**TASK PROMPT:**
Take the lines below beginning at the line that has "synthesized area, %" and stopping after the line that has "adders and majority", and print them exactly as they are, with no other lines.

**EXTRACTED DATA:**
*** Begin section ***

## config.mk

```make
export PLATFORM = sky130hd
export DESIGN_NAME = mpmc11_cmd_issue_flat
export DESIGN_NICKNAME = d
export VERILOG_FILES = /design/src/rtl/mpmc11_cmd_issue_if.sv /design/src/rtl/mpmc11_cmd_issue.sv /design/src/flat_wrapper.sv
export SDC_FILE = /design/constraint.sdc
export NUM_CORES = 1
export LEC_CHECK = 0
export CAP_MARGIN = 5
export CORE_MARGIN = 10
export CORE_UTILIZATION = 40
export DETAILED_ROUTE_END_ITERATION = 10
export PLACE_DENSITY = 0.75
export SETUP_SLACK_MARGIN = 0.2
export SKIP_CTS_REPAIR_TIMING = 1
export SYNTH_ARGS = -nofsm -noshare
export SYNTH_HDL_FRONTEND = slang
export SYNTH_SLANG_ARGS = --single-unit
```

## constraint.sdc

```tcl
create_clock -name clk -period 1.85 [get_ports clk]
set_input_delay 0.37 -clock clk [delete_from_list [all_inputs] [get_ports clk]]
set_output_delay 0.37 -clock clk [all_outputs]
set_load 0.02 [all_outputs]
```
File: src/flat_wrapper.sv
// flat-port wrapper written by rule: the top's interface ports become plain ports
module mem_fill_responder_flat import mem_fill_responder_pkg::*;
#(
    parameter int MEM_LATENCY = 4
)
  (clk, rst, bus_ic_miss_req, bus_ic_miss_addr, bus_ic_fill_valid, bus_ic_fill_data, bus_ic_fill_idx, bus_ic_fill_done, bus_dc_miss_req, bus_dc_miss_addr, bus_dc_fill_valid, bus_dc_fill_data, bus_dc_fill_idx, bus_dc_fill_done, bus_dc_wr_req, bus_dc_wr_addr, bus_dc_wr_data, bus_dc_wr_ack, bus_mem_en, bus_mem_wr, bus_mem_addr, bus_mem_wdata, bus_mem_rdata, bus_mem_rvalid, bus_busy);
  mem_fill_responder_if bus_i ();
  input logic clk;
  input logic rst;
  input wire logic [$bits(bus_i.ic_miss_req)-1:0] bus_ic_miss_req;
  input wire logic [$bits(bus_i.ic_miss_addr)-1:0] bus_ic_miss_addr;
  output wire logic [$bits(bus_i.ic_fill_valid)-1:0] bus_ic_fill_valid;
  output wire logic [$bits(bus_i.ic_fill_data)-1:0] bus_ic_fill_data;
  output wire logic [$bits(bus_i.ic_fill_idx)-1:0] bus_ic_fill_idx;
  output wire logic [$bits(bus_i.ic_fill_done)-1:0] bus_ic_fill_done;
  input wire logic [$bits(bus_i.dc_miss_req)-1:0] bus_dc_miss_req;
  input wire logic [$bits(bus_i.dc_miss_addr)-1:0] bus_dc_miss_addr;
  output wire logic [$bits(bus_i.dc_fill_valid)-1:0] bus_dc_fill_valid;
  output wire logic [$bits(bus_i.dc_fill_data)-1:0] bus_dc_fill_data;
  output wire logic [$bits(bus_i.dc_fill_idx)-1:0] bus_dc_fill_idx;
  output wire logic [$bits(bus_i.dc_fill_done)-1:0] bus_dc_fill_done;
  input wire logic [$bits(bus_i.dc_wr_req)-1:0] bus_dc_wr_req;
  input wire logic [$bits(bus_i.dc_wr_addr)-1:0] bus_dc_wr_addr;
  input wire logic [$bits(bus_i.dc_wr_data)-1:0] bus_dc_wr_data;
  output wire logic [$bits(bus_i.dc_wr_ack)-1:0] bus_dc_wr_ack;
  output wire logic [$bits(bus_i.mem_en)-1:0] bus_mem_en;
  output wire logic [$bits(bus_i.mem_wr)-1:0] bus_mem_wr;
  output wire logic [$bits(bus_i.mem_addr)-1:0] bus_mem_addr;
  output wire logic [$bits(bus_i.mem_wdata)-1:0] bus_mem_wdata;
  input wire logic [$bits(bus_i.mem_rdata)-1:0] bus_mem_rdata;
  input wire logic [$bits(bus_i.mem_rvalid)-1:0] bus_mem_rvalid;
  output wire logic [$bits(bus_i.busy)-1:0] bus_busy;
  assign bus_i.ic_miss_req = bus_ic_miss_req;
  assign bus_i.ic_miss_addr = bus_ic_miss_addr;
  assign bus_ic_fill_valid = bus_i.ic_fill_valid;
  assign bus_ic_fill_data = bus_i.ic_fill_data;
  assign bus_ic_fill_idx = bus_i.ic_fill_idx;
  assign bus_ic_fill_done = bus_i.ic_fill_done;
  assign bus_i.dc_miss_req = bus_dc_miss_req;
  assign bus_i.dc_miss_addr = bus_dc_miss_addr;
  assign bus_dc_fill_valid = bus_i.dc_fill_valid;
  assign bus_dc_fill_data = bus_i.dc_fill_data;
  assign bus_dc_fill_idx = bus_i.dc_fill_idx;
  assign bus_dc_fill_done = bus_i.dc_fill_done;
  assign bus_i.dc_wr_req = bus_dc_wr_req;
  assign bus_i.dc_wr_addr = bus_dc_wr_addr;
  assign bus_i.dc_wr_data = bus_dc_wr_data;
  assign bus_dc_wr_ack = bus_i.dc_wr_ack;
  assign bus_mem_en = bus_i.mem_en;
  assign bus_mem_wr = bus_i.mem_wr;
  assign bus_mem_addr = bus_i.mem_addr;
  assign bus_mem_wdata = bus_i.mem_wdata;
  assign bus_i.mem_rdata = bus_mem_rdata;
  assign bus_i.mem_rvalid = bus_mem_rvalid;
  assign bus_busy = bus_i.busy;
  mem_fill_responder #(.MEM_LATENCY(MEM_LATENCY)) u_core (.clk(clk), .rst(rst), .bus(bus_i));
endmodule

*** End section ***
*** Begin section ***

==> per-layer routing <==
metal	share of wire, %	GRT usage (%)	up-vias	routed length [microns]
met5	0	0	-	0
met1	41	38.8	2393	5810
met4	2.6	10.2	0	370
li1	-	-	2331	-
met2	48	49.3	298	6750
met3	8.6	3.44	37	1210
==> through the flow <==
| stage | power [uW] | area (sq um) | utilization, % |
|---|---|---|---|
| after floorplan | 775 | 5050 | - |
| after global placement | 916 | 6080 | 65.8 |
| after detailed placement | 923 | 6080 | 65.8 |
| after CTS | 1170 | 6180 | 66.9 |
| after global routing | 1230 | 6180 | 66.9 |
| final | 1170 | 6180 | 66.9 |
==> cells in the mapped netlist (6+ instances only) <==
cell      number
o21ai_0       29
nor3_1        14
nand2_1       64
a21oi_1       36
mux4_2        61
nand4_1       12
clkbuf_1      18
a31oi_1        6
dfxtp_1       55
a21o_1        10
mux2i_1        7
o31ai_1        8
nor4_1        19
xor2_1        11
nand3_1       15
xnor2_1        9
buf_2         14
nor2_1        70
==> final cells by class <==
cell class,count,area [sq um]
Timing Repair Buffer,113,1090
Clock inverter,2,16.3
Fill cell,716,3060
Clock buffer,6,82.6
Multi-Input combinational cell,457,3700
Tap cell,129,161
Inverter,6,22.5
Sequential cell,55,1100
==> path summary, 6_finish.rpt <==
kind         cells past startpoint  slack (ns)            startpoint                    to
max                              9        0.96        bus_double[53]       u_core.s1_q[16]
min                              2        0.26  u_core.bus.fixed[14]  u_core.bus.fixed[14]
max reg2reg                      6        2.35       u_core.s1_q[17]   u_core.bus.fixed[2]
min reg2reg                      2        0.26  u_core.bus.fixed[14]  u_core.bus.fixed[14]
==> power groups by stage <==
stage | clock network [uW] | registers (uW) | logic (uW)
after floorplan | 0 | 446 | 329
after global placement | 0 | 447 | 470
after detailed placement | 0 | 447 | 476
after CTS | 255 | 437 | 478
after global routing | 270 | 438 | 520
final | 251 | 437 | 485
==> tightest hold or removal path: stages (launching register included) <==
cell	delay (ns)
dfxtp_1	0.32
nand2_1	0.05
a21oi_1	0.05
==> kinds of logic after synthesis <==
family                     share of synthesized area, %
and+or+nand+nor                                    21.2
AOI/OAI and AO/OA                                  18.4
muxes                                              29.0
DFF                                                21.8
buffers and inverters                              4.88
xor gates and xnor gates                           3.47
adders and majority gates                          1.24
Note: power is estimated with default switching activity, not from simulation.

*** End section ***
*** Begin section ***

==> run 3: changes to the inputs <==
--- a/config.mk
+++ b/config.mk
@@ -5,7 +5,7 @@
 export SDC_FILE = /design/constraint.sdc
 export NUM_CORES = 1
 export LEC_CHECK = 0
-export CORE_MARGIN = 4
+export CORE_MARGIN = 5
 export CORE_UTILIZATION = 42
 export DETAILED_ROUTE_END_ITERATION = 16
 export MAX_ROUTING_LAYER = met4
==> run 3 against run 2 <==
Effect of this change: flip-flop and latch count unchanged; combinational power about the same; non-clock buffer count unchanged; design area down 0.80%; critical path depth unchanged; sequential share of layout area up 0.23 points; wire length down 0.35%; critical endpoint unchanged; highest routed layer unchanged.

*** End section ***

**COMPLETED EXERCISE:**
family                     share of synthesized area, %
and+or+nand+nor                                    21.2
AOI/OAI and AO/OA                                  18.4
muxes                                              29.0
DFF                                                21.8
buffers and inverters                              4.88
xor gates and xnor gates                           3.47
adders and majority gates                          1.24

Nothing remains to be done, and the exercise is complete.